►
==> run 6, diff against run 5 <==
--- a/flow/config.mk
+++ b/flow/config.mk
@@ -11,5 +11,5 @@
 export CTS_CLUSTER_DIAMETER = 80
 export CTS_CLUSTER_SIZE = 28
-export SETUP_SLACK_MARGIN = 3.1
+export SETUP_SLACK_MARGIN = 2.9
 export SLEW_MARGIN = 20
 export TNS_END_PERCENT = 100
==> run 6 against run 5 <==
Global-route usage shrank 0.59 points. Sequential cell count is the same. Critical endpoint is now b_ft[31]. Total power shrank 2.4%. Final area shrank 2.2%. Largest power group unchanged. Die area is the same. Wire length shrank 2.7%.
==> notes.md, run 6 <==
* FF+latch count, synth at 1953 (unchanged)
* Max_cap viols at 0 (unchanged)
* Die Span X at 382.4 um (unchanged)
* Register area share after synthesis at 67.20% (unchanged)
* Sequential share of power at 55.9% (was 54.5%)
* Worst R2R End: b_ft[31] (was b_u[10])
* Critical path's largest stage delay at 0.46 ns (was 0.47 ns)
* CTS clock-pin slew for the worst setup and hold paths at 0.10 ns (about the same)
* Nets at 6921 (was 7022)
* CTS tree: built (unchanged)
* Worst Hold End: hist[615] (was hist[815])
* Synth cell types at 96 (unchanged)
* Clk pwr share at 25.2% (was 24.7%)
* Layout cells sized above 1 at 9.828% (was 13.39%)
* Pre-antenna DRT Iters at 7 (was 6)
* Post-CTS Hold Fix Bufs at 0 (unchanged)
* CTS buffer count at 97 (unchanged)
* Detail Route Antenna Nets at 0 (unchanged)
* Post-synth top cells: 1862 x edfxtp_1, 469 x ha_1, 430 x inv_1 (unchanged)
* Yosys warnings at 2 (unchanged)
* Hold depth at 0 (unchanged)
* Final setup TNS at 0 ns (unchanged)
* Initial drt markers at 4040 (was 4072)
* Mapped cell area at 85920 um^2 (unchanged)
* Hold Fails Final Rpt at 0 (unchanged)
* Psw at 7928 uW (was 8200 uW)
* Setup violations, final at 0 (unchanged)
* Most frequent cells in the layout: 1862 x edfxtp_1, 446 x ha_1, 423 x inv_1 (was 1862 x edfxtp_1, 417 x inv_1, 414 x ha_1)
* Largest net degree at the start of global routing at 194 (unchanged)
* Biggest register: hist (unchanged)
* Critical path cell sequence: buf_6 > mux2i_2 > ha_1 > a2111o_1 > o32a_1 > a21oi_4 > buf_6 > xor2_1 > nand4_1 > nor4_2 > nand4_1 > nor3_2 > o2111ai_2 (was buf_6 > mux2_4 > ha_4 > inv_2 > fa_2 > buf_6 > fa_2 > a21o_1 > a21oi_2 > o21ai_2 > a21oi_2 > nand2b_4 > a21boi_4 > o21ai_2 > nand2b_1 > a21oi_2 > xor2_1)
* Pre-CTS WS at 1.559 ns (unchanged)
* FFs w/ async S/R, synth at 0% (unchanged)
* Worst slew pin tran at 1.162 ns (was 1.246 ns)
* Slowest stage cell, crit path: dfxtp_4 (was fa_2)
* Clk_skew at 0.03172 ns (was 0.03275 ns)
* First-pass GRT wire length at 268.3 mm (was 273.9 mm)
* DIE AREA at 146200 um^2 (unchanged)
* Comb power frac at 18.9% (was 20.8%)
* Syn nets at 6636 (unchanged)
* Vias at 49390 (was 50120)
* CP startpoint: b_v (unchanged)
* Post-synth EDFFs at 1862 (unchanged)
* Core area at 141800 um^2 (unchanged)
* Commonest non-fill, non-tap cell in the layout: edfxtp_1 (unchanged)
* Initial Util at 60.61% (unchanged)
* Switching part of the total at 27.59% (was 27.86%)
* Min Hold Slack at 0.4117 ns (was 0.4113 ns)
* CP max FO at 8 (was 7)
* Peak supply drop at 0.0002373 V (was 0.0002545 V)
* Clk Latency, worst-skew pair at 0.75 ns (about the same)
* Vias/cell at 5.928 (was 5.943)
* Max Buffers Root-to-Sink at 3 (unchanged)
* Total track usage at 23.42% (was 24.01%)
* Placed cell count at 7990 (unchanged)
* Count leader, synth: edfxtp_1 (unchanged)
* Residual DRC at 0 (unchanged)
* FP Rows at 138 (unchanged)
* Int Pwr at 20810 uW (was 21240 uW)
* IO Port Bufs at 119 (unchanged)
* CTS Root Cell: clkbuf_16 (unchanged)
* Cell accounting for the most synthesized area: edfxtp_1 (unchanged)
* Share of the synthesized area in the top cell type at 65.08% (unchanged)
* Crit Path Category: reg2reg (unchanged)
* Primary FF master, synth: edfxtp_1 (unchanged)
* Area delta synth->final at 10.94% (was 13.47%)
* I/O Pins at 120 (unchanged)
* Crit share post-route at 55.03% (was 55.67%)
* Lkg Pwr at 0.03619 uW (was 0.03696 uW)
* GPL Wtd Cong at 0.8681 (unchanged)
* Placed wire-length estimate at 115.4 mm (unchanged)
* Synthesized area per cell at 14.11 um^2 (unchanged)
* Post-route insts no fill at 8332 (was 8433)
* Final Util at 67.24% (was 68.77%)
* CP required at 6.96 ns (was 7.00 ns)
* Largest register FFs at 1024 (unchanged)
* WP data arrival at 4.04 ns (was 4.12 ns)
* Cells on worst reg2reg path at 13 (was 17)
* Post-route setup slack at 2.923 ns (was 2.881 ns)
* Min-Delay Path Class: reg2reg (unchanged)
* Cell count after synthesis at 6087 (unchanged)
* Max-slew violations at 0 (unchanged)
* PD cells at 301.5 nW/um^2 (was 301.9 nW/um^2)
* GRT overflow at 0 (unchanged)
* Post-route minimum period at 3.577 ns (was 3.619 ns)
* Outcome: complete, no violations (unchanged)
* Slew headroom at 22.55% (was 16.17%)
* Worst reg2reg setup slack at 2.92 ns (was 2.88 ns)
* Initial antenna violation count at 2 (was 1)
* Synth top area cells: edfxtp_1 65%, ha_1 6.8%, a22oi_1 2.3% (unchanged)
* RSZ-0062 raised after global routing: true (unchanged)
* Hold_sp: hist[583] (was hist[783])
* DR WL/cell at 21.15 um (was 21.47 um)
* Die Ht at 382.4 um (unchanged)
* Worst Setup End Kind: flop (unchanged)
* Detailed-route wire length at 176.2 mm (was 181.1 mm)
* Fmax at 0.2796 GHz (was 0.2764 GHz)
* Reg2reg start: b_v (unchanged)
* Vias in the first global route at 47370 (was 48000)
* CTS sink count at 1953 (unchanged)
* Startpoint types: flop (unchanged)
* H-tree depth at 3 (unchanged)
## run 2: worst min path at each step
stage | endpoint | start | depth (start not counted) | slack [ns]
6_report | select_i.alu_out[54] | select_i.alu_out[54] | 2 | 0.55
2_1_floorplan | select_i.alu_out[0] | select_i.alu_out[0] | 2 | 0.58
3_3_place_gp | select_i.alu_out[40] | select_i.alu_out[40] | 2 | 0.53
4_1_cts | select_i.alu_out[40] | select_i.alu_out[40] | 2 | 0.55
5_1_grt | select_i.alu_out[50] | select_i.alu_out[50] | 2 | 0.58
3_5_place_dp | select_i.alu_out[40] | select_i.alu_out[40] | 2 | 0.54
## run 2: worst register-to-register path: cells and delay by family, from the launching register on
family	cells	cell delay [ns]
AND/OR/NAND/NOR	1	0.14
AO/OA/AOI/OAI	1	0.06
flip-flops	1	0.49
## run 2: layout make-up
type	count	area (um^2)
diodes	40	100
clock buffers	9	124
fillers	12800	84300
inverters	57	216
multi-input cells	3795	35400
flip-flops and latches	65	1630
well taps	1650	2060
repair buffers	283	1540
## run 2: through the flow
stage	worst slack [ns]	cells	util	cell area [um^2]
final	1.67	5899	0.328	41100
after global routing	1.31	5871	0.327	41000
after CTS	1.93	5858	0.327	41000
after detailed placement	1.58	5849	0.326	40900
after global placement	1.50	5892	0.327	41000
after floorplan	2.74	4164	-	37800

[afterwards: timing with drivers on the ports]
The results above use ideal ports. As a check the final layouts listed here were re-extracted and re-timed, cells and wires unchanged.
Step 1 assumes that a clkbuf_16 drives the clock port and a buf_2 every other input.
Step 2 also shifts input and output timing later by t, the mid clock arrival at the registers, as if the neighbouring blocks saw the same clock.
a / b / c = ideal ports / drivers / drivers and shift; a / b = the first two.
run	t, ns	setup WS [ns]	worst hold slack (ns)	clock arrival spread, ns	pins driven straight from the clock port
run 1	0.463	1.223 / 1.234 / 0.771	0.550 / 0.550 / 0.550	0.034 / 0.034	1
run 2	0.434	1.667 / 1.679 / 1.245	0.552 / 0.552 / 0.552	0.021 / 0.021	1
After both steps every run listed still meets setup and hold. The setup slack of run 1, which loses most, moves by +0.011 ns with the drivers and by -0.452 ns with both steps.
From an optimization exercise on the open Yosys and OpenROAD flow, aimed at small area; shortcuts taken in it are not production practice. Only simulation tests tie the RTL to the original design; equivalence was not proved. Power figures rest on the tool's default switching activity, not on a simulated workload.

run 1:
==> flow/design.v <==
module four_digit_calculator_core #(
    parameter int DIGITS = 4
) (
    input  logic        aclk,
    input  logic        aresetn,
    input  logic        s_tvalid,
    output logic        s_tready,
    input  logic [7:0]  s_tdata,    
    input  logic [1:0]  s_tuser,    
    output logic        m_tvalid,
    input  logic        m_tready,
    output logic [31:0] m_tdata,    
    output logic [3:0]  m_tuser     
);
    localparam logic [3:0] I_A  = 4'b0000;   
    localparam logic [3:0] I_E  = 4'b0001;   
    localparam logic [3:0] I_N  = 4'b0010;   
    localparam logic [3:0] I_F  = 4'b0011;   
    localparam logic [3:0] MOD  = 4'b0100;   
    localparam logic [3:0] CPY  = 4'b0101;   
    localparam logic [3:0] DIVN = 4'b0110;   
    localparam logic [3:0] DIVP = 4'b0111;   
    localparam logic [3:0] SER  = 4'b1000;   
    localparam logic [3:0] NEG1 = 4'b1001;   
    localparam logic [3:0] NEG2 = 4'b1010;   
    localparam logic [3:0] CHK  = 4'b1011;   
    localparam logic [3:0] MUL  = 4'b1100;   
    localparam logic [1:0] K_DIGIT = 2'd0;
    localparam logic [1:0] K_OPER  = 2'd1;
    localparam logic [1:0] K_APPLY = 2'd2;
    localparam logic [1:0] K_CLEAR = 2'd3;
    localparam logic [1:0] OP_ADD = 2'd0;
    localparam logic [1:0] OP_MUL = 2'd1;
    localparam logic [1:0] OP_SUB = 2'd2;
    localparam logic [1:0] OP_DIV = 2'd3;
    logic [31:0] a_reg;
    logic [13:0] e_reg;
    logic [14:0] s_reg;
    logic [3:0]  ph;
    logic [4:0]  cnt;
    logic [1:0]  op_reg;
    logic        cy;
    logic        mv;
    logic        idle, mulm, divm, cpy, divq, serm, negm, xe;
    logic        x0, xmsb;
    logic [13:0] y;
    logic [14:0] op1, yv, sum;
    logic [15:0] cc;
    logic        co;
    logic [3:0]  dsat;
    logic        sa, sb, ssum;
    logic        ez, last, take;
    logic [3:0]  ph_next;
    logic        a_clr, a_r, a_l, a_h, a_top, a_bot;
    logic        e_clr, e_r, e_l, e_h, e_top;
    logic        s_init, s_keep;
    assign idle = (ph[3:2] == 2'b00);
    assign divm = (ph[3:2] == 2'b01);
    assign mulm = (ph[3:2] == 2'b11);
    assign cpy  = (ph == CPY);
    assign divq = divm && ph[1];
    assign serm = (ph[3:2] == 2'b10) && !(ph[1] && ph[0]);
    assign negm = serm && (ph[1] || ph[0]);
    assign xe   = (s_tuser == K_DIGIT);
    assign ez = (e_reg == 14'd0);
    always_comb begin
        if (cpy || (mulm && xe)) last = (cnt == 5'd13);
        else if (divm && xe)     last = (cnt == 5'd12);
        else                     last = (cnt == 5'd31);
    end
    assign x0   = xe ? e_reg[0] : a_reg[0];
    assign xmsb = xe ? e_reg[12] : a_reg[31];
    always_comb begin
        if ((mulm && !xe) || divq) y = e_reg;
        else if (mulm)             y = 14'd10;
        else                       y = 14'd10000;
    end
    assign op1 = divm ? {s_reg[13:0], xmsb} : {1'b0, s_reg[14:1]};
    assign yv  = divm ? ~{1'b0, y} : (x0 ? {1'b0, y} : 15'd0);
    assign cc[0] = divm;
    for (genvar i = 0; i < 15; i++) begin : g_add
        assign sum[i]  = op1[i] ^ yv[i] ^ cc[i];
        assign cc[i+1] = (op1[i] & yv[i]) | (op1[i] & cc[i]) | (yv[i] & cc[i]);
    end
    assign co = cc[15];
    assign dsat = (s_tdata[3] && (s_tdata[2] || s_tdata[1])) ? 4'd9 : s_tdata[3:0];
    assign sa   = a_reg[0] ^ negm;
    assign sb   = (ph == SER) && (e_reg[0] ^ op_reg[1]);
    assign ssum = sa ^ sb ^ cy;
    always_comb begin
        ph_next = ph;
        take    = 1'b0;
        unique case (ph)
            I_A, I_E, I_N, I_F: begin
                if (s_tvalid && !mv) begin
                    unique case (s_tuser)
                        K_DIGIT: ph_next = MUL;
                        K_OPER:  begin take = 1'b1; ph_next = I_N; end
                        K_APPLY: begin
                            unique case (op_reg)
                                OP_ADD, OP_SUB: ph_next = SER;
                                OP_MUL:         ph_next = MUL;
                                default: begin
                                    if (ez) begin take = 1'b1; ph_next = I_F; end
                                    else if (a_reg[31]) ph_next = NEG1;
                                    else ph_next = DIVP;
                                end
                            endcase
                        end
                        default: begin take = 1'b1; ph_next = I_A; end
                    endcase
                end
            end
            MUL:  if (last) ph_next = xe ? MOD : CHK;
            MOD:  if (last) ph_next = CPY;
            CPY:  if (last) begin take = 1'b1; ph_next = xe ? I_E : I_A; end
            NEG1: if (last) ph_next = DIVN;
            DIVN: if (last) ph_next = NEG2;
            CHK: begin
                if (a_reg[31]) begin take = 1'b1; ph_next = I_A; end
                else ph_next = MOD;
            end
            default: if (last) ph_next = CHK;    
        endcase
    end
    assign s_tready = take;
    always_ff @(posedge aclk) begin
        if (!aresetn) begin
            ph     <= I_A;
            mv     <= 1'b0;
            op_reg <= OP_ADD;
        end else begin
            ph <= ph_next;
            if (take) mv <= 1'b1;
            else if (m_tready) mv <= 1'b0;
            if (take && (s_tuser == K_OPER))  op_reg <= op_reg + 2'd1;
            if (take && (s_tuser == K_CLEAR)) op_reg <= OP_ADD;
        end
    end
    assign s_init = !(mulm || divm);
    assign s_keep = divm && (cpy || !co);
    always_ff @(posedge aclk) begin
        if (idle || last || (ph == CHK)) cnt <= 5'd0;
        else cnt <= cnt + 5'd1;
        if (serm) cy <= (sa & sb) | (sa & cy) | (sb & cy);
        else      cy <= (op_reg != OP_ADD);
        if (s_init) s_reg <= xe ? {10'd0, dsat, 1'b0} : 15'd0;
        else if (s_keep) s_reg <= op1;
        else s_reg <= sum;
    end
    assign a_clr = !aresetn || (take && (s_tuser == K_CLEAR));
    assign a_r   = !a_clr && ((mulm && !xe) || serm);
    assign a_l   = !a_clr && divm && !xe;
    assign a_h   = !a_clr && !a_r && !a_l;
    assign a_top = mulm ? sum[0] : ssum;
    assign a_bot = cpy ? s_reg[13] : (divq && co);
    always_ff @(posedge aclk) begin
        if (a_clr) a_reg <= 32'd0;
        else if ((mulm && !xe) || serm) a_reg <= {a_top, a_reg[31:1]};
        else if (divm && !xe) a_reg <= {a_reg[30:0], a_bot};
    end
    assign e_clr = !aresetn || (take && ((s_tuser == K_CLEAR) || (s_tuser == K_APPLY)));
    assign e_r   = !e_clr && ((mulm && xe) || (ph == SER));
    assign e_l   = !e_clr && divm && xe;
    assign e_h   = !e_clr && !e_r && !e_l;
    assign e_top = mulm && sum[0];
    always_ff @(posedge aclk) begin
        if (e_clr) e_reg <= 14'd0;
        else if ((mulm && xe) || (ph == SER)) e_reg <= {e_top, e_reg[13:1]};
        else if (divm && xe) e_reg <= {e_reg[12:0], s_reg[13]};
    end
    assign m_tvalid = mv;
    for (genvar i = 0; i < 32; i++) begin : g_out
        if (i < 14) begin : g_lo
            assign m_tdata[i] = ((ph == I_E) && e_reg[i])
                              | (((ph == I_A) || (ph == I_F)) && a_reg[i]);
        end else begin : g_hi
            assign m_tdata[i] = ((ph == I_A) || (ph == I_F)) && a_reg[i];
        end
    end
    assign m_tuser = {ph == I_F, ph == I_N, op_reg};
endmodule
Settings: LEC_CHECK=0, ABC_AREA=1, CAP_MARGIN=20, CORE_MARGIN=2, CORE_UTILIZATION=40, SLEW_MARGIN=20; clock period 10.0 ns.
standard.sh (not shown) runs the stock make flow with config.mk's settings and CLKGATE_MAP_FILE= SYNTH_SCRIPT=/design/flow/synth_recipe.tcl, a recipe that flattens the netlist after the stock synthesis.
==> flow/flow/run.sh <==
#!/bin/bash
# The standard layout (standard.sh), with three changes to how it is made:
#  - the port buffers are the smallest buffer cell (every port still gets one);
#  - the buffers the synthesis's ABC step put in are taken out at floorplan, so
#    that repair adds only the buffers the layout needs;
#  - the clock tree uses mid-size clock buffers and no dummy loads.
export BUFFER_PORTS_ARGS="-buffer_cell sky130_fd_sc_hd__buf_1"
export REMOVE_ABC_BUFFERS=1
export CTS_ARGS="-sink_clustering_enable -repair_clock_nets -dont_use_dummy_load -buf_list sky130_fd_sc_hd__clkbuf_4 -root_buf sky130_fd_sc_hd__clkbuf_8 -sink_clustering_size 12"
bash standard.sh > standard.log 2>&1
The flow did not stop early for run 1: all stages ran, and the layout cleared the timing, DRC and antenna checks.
◄
**Task directions:**
Take the first line of the material above as the start and the line that contains "55.9% (was 54.5%)" as the end. Output only that span, every line exactly as it stands.

**Written answer:**
==> run 6, diff against run 5 <==
--- a/flow/config.mk
+++ b/flow/config.mk
@@ -11,5 +11,5 @@
 export CTS_CLUSTER_DIAMETER = 80
 export CTS_CLUSTER_SIZE = 28
-export SETUP_SLACK_MARGIN = 3.1
+export SETUP_SLACK_MARGIN = 2.9
 export SLEW_MARGIN = 20
 export TNS_END_PERCENT = 100
==> run 6 against run 5 <==
Global-route usage shrank 0.59 points. Sequential cell count is the same. Critical endpoint is now b_ft[31]. Total power shrank 2.4%. Final area shrank 2.2%. Largest power group unchanged. Die area is the same. Wire length shrank 2.7%.
==> notes.md, run 6 <==
* FF+latch count, synth at 1953 (unchanged)
* Max_cap viols at 0 (unchanged)
* Die Span X at 382.4 um (unchanged)
* Register area share after synthesis at 67.20% (unchanged)
* Sequential share of power at 55.9% (was 54.5%)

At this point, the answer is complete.